Therapy today was a doozey. First the group session where I did my best to participate, despite feeling so mentally tired that I thought I would pass out. Then my personal session where I spent most of the time trying to explain exactly what made me so tired and 5 mins before my time was up, I started crying. And kept on crying. Eventually I left my shrink's office and went to the bathroom to finish crying. I think I stood there for about 10 mins and sobbed my heart out. When it was over I was completely numb.

I went grocery shopping through the busy streets that usually make me uneasy, but I didn't feel a thing. Nothing at all. I'm not sure that's a good thing. Aren't I supposed to get more in touch with my feelings? I'm worried that I'm simply filing it somewhere in my brain until it runs over again. And that really sucks.

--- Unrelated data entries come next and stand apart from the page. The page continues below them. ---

## src/rtl/serial_subtractor.sv

```systemverilog
// Bit-serial WIDTH-bit subtractor, LSB first, computing diff = a - b - bin over WIDTH clocks.
// Optional macro SERIAL_SUB_SIGNED_OVF_EN adds a registered signed-overflow output ovf.
module serial_subtractor #(
   parameter int unsigned WIDTH = 8
) (
   input  logic             clk,
   input  logic             rst,
   input  logic             start,
   input  logic [WIDTH-1:0] a,
   input  logic [WIDTH-1:0] b,
   input  logic             bin,
   output logic             busy,
   output logic             done,
   output logic [WIDTH-1:0] diff,
   output logic             borrow
`ifdef SERIAL_SUB_SIGNED_OVF_EN
   ,
   output logic             ovf
`endif
);

   localparam int unsigned CW = $clog2(WIDTH + 1);

   typedef enum logic {
      S_IDLE = 1'b0,
      S_RUN  = 1'b1
   } state_t;

   state_t           r_state, w_state_nxt;
   logic [WIDTH-1:0] r_a_sh, w_a_sh_nxt;
   logic [WIDTH-1:0] r_b_sh, w_b_sh_nxt;
   logic [WIDTH-1:0] r_res, w_res_nxt;
   logic [CW-1:0]    r_cnt, w_cnt_nxt;
   logic             r_br, w_br_nxt;
   logic             w_busy_nxt, w_done_nxt, w_borrow_nxt;
   logic [WIDTH-1:0] w_diff_nxt;

   logic             w_d;
   logic             w_br_bit;
   logic [WIDTH-1:0] w_res_shift;
   logic             w_last;

`ifdef SERIAL_SUB_SIGNED_OVF_EN
   logic r_a_msb, w_a_msb_nxt;
   logic r_b_msb, w_b_msb_nxt;
   logic w_ovf_nxt;
`endif

   // One full-subtractor bit-slice on the current LSBs plus the borrow flop.
   always_comb begin
      w_d         = r_a_sh[0] ^ r_b_sh[0] ^ r_br;
      w_br_bit    = (~r_a_sh[0] & r_b_sh[0]) | (~(r_a_sh[0] ^ r_b_sh[0]) & r_br);
      w_res_shift = (r_res >> 1) | (WIDTH'(w_d) << (WIDTH - 1));
      w_last      = (r_cnt == CW'(WIDTH - 1));
   end

   // Next-state and next-output logic.
   always_comb begin
      w_state_nxt  = r_state;
      w_a_sh_nxt   = r_a_sh;
      w_b_sh_nxt   = r_b_sh;
      w_res_nxt    = r_res;
      w_cnt_nxt    = r_cnt;
      w_br_nxt     = r_br;
      w_busy_nxt   = busy;
      w_done_nxt   = 1'b0;
      w_diff_nxt   = diff;
      w_borrow_nxt = borrow;
`ifdef SERIAL_SUB_SIGNED_OVF_EN
      w_a_msb_nxt  = r_a_msb;
      w_b_msb_nxt  = r_b_msb;
      w_ovf_nxt    = ovf;
`endif
      case (r_state)
         S_IDLE: begin
            if (start) begin
               w_a_sh_nxt  = a;
               w_b_sh_nxt  = b;
               w_br_nxt    = bin;
               w_res_nxt   = '0;
               w_cnt_nxt   = '0;
               w_busy_nxt  = 1'b1;
               w_state_nxt = S_RUN;
`ifdef SERIAL_SUB_SIGNED_OVF_EN
               w_a_msb_nxt = a[WIDTH-1];
               w_b_msb_nxt = b[WIDTH-1];
`endif
            end
         end
         S_RUN: begin
            w_a_sh_nxt = r_a_sh >> 1;
            w_b_sh_nxt = r_b_sh >> 1;
            w_br_nxt   = w_br_bit;
            w_res_nxt  = w_res_shift;
            w_cnt_nxt  = r_cnt + CW'(1);
            if (w_last) begin
               w_diff_nxt   = w_res_shift;
               w_borrow_nxt = w_br_bit;
               w_done_nxt   = 1'b1;
               w_busy_nxt   = 1'b0;
               w_state_nxt  = S_IDLE;
`ifdef SERIAL_SUB_SIGNED_OVF_EN
               w_ovf_nxt    = (r_a_msb ^ r_b_msb) & (r_a_msb ^ w_res_shift[WIDTH-1]);
`endif
            end
         end
         default: w_state_nxt = S_IDLE;
      endcase
   end

   // State and output registers; reset aborts any operation in flight.
   always_ff @(posedge clk) begin
      if (rst) begin
         r_state <= S_IDLE;
         r_a_sh  <= '0;
         r_b_sh  <= '0;
         r_res   <= '0;
         r_cnt   <= '0;
         r_br    <= 1'b0;
         busy    <= 1'b0;
         done    <= 1'b0;
         diff    <= '0;
         borrow  <= 1'b0;
`ifdef SERIAL_SUB_SIGNED_OVF_EN
         r_a_msb <= 1'b0;
         r_b_msb <= 1'b0;
         ovf     <= 1'b0;
`endif
      end else begin
         r_state <= w_state_nxt;
         r_a_sh  <= w_a_sh_nxt;
         r_b_sh  <= w_b_sh_nxt;
         r_res   <= w_res_nxt;
         r_cnt   <= w_cnt_nxt;
         r_br    <= w_br_nxt;
         busy    <= w_busy_nxt;
         done    <= w_done_nxt;
         diff    <= w_diff_nxt;
         borrow  <= w_borrow_nxt;
`ifdef SERIAL_SUB_SIGNED_OVF_EN
         r_a_msb <= w_a_msb_nxt;
         r_b_msb <= w_b_msb_nxt;
         ovf     <= w_ovf_nxt;
`endif
      end
   end

endmodule

```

But I dunno. I'm confused, concerned and tired. So very very tired. My soul is heavy and I feel old.

I'm too tired to write more.

[identity profile] lonespark.livejournal.com 2009-08-27 06:32 pm (UTC)(link)
No.

I really think, for people with depression/anxiety, the short answer is no, we do not need to be more in touch with our feelings. We need to not deny them. We need to learn to speak up clearly about what we feel and how it's affecting us. But in the end, we are actually trying to have the feelings be less intense, and have them affect us less. To take things less personally. To let other people's actions and random events of the day just roll off.

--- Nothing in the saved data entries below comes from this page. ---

<file path="src/rtl/exc_commit_ctrl_pkg.sv">
// exc_commit_ctrl_pkg: shared constants for the exception/ertn commit controller.
//   - Ecode / EsubCode values for each trap source.
//   - Bit positions of the trap flags inside wb_exc.
//   - Controller state encoding.
package exc_commit_ctrl_pkg;

  localparam logic [5:0] ECODE_INT  = 6'h00;
  localparam logic [5:0] ECODE_ADEF = 6'h08;
  localparam logic [5:0] ECODE_INE  = 6'h0D;
  localparam logic [5:0] ECODE_BRK  = 6'h0C;
  localparam logic [5:0] ECODE_SYS  = 6'h0B;
  localparam logic [5:0] ECODE_ALE  = 6'h09;

  localparam logic [8:0] ESUBCODE_INT  = 9'h000;
  localparam logic [8:0] ESUBCODE_ADEF = 9'h000;
  localparam logic [8:0] ESUBCODE_INE  = 9'h000;
  localparam logic [8:0] ESUBCODE_BRK  = 9'h000;
  localparam logic [8:0] ESUBCODE_SYS  = 9'h000;
  localparam logic [8:0] ESUBCODE_ALE  = 9'h000;

  localparam int unsigned EXC_ADEF = 4;
  localparam int unsigned EXC_INE  = 3;
  localparam int unsigned EXC_BRK  = 2;
  localparam int unsigned EXC_SYS  = 1;
  localparam int unsigned EXC_ALE  = 0;

  typedef enum logic [1:0] {
    IDLE     = 2'd0,
    COMMIT   = 2'd1,
    REDIRECT = 2'd2,
    DRAIN    = 2'd3
  } state_t;

endpackage

</file>
<file path="src/rtl/exc_commit_ctrl_if.sv">
// exc_commit_ctrl_if: commit bus from the controller to the CSR file plus the
// redirect handshake to instruction fetch.
//   master: the controller (drives csr_* pulses and redirect_valid/redirect_pc).
//   slave : CSR file / IF side (drives redirect_ready).
// With CSR_BADV_EN defined the bus also carries csr_badv_we / csr_badv.
interface exc_commit_ctrl_if;
  logic        csr_wb_ex;
  logic        csr_ertn_flush;
  logic [5:0]  csr_ecode;
  logic [8:0]  csr_esubcode;
  logic [31:0] csr_pc;
`ifdef CSR_BADV_EN
  logic        csr_badv_we;
  logic [31:0] csr_badv;
`endif
  logic        redirect_valid;
  logic [31:0] redirect_pc;
  logic        redirect_ready;

  modport master (
    output csr_wb_ex, csr_ertn_flush, csr_ecode, csr_esubcode, csr_pc,
`ifdef CSR_BADV_EN
    output csr_badv_we, csr_badv,
`endif
    output redirect_valid, redirect_pc,
    input  redirect_ready
  );

  modport slave (
    input  csr_wb_ex, csr_ertn_flush, csr_ecode, csr_esubcode, csr_pc,
`ifdef CSR_BADV_EN
    input  csr_badv_we, csr_badv,
`endif
    input  redirect_valid, redirect_pc,
    output redirect_ready
  );
endinterface

</file>
<file path="src/rtl/exc_commit_ctrl_prio.sv">
// exc_prio_enc: combinational priority encoder for the WB trap sources.
//   has_int  in  pending interrupt (highest priority)
//   wb_exc   in  {ADEF, INE, BRK, SYS, ALE}
//   any      out some trap source is set
//   ecode    out Ecode of the winning source (0 when none)
//   esubcode out EsubCode of the winning source (0 when none)
module exc_prio_enc
  import exc_commit_ctrl_pkg::*;
(
  input  logic       has_int,
  input  logic [4:0] wb_exc,
  output logic       any,
  output logic [5:0] ecode,
  output logic [8:0] esubcode
);

  always_comb begin
    any      = has_int | (|wb_exc);
    ecode    = '0;
    esubcode = '0;
    if (has_int) begin
      ecode    = ECODE_INT;
      esubcode = ESUBCODE_INT;
    end else if (wb_exc[EXC_ADEF]) begin
      ecode    = ECODE_ADEF;
      esubcode = ESUBCODE_ADEF;
    end else if (wb_exc[EXC_INE]) begin
      ecode    = ECODE_INE;
      esubcode = ESUBCODE_INE;
    end else if (wb_exc[EXC_BRK]) begin
      ecode    = ECODE_BRK;
      esubcode = ESUBCODE_BRK;
    end else if (wb_exc[EXC_SYS]) begin
      ecode    = ECODE_SYS;
      esubcode = ESUBCODE_SYS;
    end else if (wb_exc[EXC_ALE]) begin
      ecode    = ECODE_ALE;
      esubcode = ESUBCODE_ALE;
    end
  end

endmodule

</file>
<file path="src/rtl/exc_commit_ctrl.sv">
// exc_commit_ctrl: sequences exception / interrupt / ertn commit between WB,
// the CSR file and instruction fetch.
//   IDLE -> COMMIT (one-cycle csr pulse) -> REDIRECT (handshake redirect_pc)
//   -> DRAIN (FLUSH_CYCLES extra flush cycles) -> IDLE. WB stalls meanwhile.
// Ports:
//   clk, resetn (async, active-low)
//   wb_valid, wb_pc, wb_exc, wb_ertn, has_int   WB instruction / interrupt
//   ex_entry, ertn_entry                        redirect targets
//   wb_ready, wb_retire                         WB control
//   flush, busy                                 pipeline kill / FSM status
//   cbus (exc_commit_ctrl_if.master)            CSR commit bus + IF redirect
// Optional build macro CSR_BADV_EN adds wb_vaddr and csr_badv_we/csr_badv.
module exc_commit_ctrl
  import exc_commit_ctrl_pkg::*;
#(
  parameter int unsigned FLUSH_CYCLES = 2,
  parameter int unsigned CNT_W        = 3
) (
  input  logic                clk,
  input  logic                resetn,
  input  logic                wb_valid,
  input  logic [31:0]         wb_pc,
  input  logic [4:0]          wb_exc,
  input  logic                wb_ertn,
  input  logic                has_int,
  input  logic [31:0]         ex_entry,
  input  logic [31:0]         ertn_entry,
`ifdef CSR_BADV_EN
  input  logic [31:0]         wb_vaddr,
`endif
  output logic                wb_ready,
  output logic                wb_retire,
  output logic                flush,
  output logic                busy,
  exc_commit_ctrl_if.master   cbus
);

  state_t           state;
  logic [CNT_W-1:0] cnt;
  logic             kind_trap;

  logic             enc_any;
  logic [5:0]       enc_ecode;
  logic [8:0]       enc_esubcode;
  logic             trap;
  logic             ret;

  exc_prio_enc u_prio (
    .has_int  (has_int),
    .wb_exc   (wb_exc),
    .any      (enc_any),
    .ecode    (enc_ecode),
    .esubcode (enc_esubcode)
  );

  always_comb begin
    trap      = wb_valid & enc_any;
    ret       = wb_valid & wb_ertn & ~trap;
    wb_ready  = (state == IDLE);
    busy      = (state != IDLE);
    flush     = (state != IDLE);
    wb_retire = (state == IDLE) & wb_valid & ~trap & ~ret;
  end

  always_ff @(posedge clk or negedge resetn) begin
    if (!resetn) begin
      state                <= IDLE;
      cnt                  <= '0;
      kind_trap            <= 1'b0;
      cbus.csr_wb_ex       <= 1'b0;
      cbus.csr_ertn_flush  <= 1'b0;
      cbus.csr_ecode       <= '0;
      cbus.csr_esubcode    <= '0;
      cbus.csr_pc          <= '0;
`ifdef CSR_BADV_EN
      cbus.csr_badv_we     <= 1'b0;
      cbus.csr_badv        <= '0;
`endif
      cbus.redirect_valid  <= 1'b0;
      cbus.redirect_pc     <= '0;
    end else begin
      // csr_* are single-cycle pulses: cleared every cycle unless entering COMMIT.
      cbus.csr_wb_ex       <= 1'b0;
      cbus.csr_ertn_flush  <= 1'b0;
      cbus.csr_ecode       <= '0;
      cbus.csr_esubcode    <= '0;
      cbus.csr_pc          <= '0;
`ifdef CSR_BADV_EN
      cbus.csr_badv_we     <= 1'b0;
      cbus.csr_badv        <= '0;
`endif
      case (state)
        IDLE: begin
          if (trap || ret) begin
            state               <= COMMIT;
            kind_trap           <= trap;
            cbus.csr_wb_ex      <= trap;
            cbus.csr_ertn_flush <= ret;
            if (trap) begin
              cbus.csr_ecode    <= enc_ecode;
              cbus.csr_esubcode <= enc_esubcode;
              cbus.csr_pc       <= wb_pc;
`ifdef CSR_BADV_EN
              if (enc_ecode == ECODE_ADEF) begin
                cbus.csr_badv_we <= 1'b1;
                cbus.csr_badv    <= wb_pc;
              end else if (enc_ecode == ECODE_ALE) begin
                cbus.csr_badv_we <= 1'b1;
                cbus.csr_badv    <= wb_vaddr;
              end
`endif
            end
          end
        end
        COMMIT: begin
          state               <= REDIRECT;
          cbus.redirect_valid <= 1'b1;
          cbus.redirect_pc    <= kind_trap ? ex_entry : ertn_entry;
        end
        REDIRECT: begin
          if (cbus.redirect_ready) begin
            cbus.redirect_valid <= 1'b0;
            cbus.redirect_pc    <= '0;
            if (FLUSH_CYCLES == 0) begin
              state <= IDLE;
            end else begin
              state <= DRAIN;
              cnt   <= CNT_W'(FLUSH_CYCLES);
            end
          end
        end
        DRAIN: begin
          cnt <= cnt - CNT_W'(1);
          if (cnt == CNT_W'(1)) begin
            state <= IDLE;
          end
        end
        default: state <= IDLE;
      endcase
    end
  end

endmodule
</file>
<file path="src/flat_wrapper.sv">
// flat-port wrapper written by rule: the top's interface ports become plain ports
module exc_commit_ctrl_flat import exc_commit_ctrl_pkg::*;
#(
  parameter int unsigned FLUSH_CYCLES = 2,
  parameter int unsigned CNT_W        = 3
)
  (clk, resetn, wb_valid, wb_pc, wb_exc, wb_ertn, has_int, ex_entry, ertn_entry, wb_ready, wb_retire, flush, busy, cbus_csr_wb_ex, cbus_csr_ertn_flush, cbus_csr_ecode, cbus_csr_esubcode, cbus_csr_pc, cbus_redirect_valid, cbus_redirect_pc, cbus_redirect_ready);
  exc_commit_ctrl_if cbus_i ();
  input  logic clk;
  input  logic resetn;
  input  logic wb_valid;
  input  logic [31:0] wb_pc;
  input  logic [4:0] wb_exc;
  input  logic wb_ertn;
  input  logic has_int;
  input  logic [31:0] ex_entry;
  input  logic [31:0] ertn_entry;
  output logic wb_ready;
  output logic wb_retire;
  output logic flush;
  output logic busy;
  output wire logic [$bits(cbus_i.csr_wb_ex)-1:0] cbus_csr_wb_ex;
  output wire logic [$bits(cbus_i.csr_ertn_flush)-1:0] cbus_csr_ertn_flush;
  output wire logic [$bits(cbus_i.csr_ecode)-1:0] cbus_csr_ecode;
  output wire logic [$bits(cbus_i.csr_esubcode)-1:0] cbus_csr_esubcode;
  output wire logic [$bits(cbus_i.csr_pc)-1:0] cbus_csr_pc;
  output wire logic [$bits(cbus_i.redirect_valid)-1:0] cbus_redirect_valid;
  output wire logic [$bits(cbus_i.redirect_pc)-1:0] cbus_redirect_pc;
  input wire logic [$bits(cbus_i.redirect_ready)-1:0] cbus_redirect_ready;
  assign cbus_csr_wb_ex = cbus_i.csr_wb_ex;
  assign cbus_csr_ertn_flush = cbus_i.csr_ertn_flush;
  assign cbus_csr_ecode = cbus_i.csr_ecode;
  assign cbus_csr_esubcode = cbus_i.csr_esubcode;
  assign cbus_csr_pc = cbus_i.csr_pc;
  assign cbus_redirect_valid = cbus_i.redirect_valid;
  assign cbus_redirect_pc = cbus_i.redirect_pc;
  assign cbus_i.redirect_ready = cbus_redirect_ready;
  exc_commit_ctrl #(.FLUSH_CYCLES(FLUSH_CYCLES), .CNT_W(CNT_W)) u_core (.clk(clk), .resetn(resetn), .wb_valid(wb_valid), .wb_pc(wb_pc), .wb_exc(wb_exc), .wb_ertn(wb_ertn), .has_int(has_int), .ex_entry(ex_entry), .ertn_entry(ertn_entry), .wb_ready(wb_ready), .wb_retire(wb_retire), .flush(flush), .busy(busy), .cbus(cbus_i));
endmodule
</file>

Getting in touch with good feelings and spending more time experiencing them and remembering them and trying to replicate them is important and wonderful. But, really, I think therapy that only got you (not you, personally, the general "you") "in touch with your feelings" would not help you, and could hurt you and delay treatment to make you better.

[identity profile] lonespark.livejournal.com 2009-08-27 06:32 pm (UTC)(link)
And...

Hugs, hugs, hugs.

[identity profile] lonespark.livejournal.com 2009-08-27 06:34 pm (UTC)(link)
And also, it sounds like a good thing that the therapy is letting you be in touch with your feelings in a safe environment, and then they aren't affecting you as much in the rest of your life. Hopefully doing that will get a little less painful and exhausting in the future, but you are doing really hard work, so of course you feel tired and old.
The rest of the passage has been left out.